What then is the culmination of all this development, innovation and growth? Nothing. Everything. The most striking feature of The White Album is how it sounds like both the apotheosis of the Beatles’ body of work and an entirely fresh start. A complete overhaul of all tradition and convention as well as a mere compilation of their best ideas throughout their discography. Viewed in retrospect, the trajectory of the Beatles’ career seems almost meticulously planned, it runs so smooth. Each new release integrated just enough of their previous material to avoid isolating their existing fan base whilst also allowing the group a space to explore alternative musical avenues.
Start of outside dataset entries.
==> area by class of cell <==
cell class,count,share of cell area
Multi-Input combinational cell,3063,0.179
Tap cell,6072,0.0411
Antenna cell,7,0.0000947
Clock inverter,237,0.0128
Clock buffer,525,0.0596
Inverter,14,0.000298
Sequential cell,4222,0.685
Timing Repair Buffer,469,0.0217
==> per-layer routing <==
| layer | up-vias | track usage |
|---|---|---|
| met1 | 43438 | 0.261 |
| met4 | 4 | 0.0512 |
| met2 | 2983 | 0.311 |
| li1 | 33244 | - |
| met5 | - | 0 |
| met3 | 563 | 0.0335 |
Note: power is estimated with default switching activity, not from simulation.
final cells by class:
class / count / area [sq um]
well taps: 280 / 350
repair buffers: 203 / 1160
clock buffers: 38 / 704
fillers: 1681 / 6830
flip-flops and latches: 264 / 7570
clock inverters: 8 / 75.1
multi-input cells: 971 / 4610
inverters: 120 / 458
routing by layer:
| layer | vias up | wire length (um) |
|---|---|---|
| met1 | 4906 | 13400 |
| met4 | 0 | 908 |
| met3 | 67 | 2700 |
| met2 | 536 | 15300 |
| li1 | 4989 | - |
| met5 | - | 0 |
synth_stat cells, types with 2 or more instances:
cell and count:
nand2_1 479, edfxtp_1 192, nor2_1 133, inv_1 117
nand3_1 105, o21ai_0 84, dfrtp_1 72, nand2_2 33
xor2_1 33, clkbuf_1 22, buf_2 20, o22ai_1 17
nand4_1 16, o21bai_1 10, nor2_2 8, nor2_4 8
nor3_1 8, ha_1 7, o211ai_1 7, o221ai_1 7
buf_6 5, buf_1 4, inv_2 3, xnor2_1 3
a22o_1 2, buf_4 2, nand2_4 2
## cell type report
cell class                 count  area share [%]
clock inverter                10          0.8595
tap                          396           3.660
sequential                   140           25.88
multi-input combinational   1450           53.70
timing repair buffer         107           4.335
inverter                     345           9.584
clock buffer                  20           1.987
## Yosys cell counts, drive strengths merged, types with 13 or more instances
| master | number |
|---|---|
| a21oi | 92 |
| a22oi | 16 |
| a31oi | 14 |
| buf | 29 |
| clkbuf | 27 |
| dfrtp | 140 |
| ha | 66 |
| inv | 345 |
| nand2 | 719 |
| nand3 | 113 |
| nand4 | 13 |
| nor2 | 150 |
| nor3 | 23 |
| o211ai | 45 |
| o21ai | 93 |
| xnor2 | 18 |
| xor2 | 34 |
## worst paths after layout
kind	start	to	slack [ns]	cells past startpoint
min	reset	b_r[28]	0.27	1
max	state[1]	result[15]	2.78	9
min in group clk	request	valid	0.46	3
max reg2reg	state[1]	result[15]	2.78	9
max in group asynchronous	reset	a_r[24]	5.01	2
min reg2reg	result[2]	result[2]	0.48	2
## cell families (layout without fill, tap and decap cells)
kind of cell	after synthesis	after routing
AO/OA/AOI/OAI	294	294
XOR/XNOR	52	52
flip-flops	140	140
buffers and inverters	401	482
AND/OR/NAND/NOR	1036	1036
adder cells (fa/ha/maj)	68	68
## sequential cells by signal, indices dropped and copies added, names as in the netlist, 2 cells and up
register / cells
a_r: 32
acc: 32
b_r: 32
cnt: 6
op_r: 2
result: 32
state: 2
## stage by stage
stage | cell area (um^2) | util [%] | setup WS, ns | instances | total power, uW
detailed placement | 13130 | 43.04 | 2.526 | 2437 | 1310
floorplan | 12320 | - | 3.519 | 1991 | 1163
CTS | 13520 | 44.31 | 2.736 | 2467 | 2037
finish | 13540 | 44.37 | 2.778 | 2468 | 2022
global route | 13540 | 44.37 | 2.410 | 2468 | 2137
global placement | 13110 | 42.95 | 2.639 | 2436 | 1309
File: src/rtl/matrix_mult_pkg.sv
// Shared types and helpers for the matrix-mult wrapper and its SRAM loader.
package matrix_mult_pkg;

    typedef enum logic [1:0] {
        IDLE    = 2'd0,
        COLLECT = 2'd1,
        WRITE   = 2'd2,
        DONE    = 2'd3
    } mem_loader_state_e;

    // Number of stream beats that make up one memory word.
    function automatic int unsigned loader_beats(input int unsigned width,
                                                 input int unsigned lanes,
                                                 input int unsigned driver_width);
        return (width * lanes) / driver_width;
    endfunction

    // True when the beat width packs exactly into a memory word.
    function automatic bit loader_cfg_ok(input int unsigned width,
                                         input int unsigned lanes,
                                         input int unsigned driver_width);
        return (driver_width != 0) && (((width * lanes) % driver_width) == 0);
    endfunction

endpackage

File: src/rtl/mem_loader_deser.sv
// Beat-to-word assembler: BEATS slots plus a beat counter, beat 0 in the LSBs.
module mem_loader_deser
    import matrix_mult_pkg::*;
#(
    parameter int unsigned DRIVER_WIDTH = 8,
    parameter int unsigned BEATS        = 4
) (
    input  logic                            clk_i,
    input  logic                            rstn_async_i,
    input  logic                            clear,
    input  logic                            push,
    input  logic [DRIVER_WIDTH-1:0]         data,
    output logic                            full_c,
    output logic [DRIVER_WIDTH*BEATS-1:0]   word_c
);

    localparam int unsigned DATA_W = DRIVER_WIDTH * BEATS;
    localparam int unsigned BW     = (BEATS > 1) ? $clog2(BEATS) : 1;

    logic [BW-1:0]     beat_cnt;
    logic [DATA_W-1:0] slots;

    // The next push completes the word.
    assign full_c = (beat_cnt == BW'(BEATS - 1));

    // Stored slots with the incoming beat overlaid on its slot.
    always_comb begin
        word_c = slots;
        for (int unsigned i = 0; i < BEATS; i++) begin
            if (beat_cnt == BW'(i)) begin
                word_c[i*DRIVER_WIDTH +: DRIVER_WIDTH] = data;
            end
        end
    end

    // Slot storage and beat counter.
    always_ff @(posedge clk_i or negedge rstn_async_i) begin
        if (!rstn_async_i) begin
            beat_cnt <= '0;
            slots    <= '0;
        end else if (clear) begin
            beat_cnt <= '0;
            slots    <= '0;
        end else if (push) begin
            slots    <= word_c;
            beat_cnt <= full_c ? '0 : beat_cnt + BW'(1);
        end
    end

endmodule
The White Album splits this particular atom within the album’s DNA entirely and a musical fallout emerges.
In the bridge of ‘Dear Prudence’, for example, the deep, reverberating echoes of “round, round, round” similarly seem to echo the thousands of monks Lennon sought to conjure on the Revolver track ‘Tomorrow Never Knows’ – yet while the latter song never expounded much beyond essentially stoner wisdom, in the former the words transform from a simple plea not to get lost in one’s own mind to a mantra enforcing a kind of universal consciousness. ‘While My Guitar Gently Weeps’ too is perhaps the only other Beatles song to match the sheer existential horror of ‘A Day in the Life’, countering the near-nihilism of Lennon with an achingly human despair from Harrison, flawlessly embellished with Eric Clapton’s wailing guitar solo. It sometimes feels like the Beatles are trying to perfect themselves. Then something like the wonky, delirious guitars of ‘Wild Honey Pie’ will come and go. Then something like the tinkling, staccato harpsichord of ‘Piggies’ will come and go. Then something like – well, something like ‘Revolution 9’ will come and always, always, always go.
It really is no wonder the album is often considered a postmodern masterpiece – it both demands and absolutely defies any attempts to extract meaning from it. To listen to The White Album is to experience musical whiplash, without ever being certain if it was worth it. None of the risks the band takes ever develop enough to reveal the result; none of the changes in direction keep moving in that direction; more than an album, it feels like a collection of songs vaguely floating around a centre of gravity marked The Beatles. Perhaps that is the key. Perhaps referring to the album as The White Album has always been a mistake. This is just The Beatles. As in, this is just the Beatles. No more, no less – and as they proved over the course of ninety minutes, that is all you need to create one of the greatest albums of all time.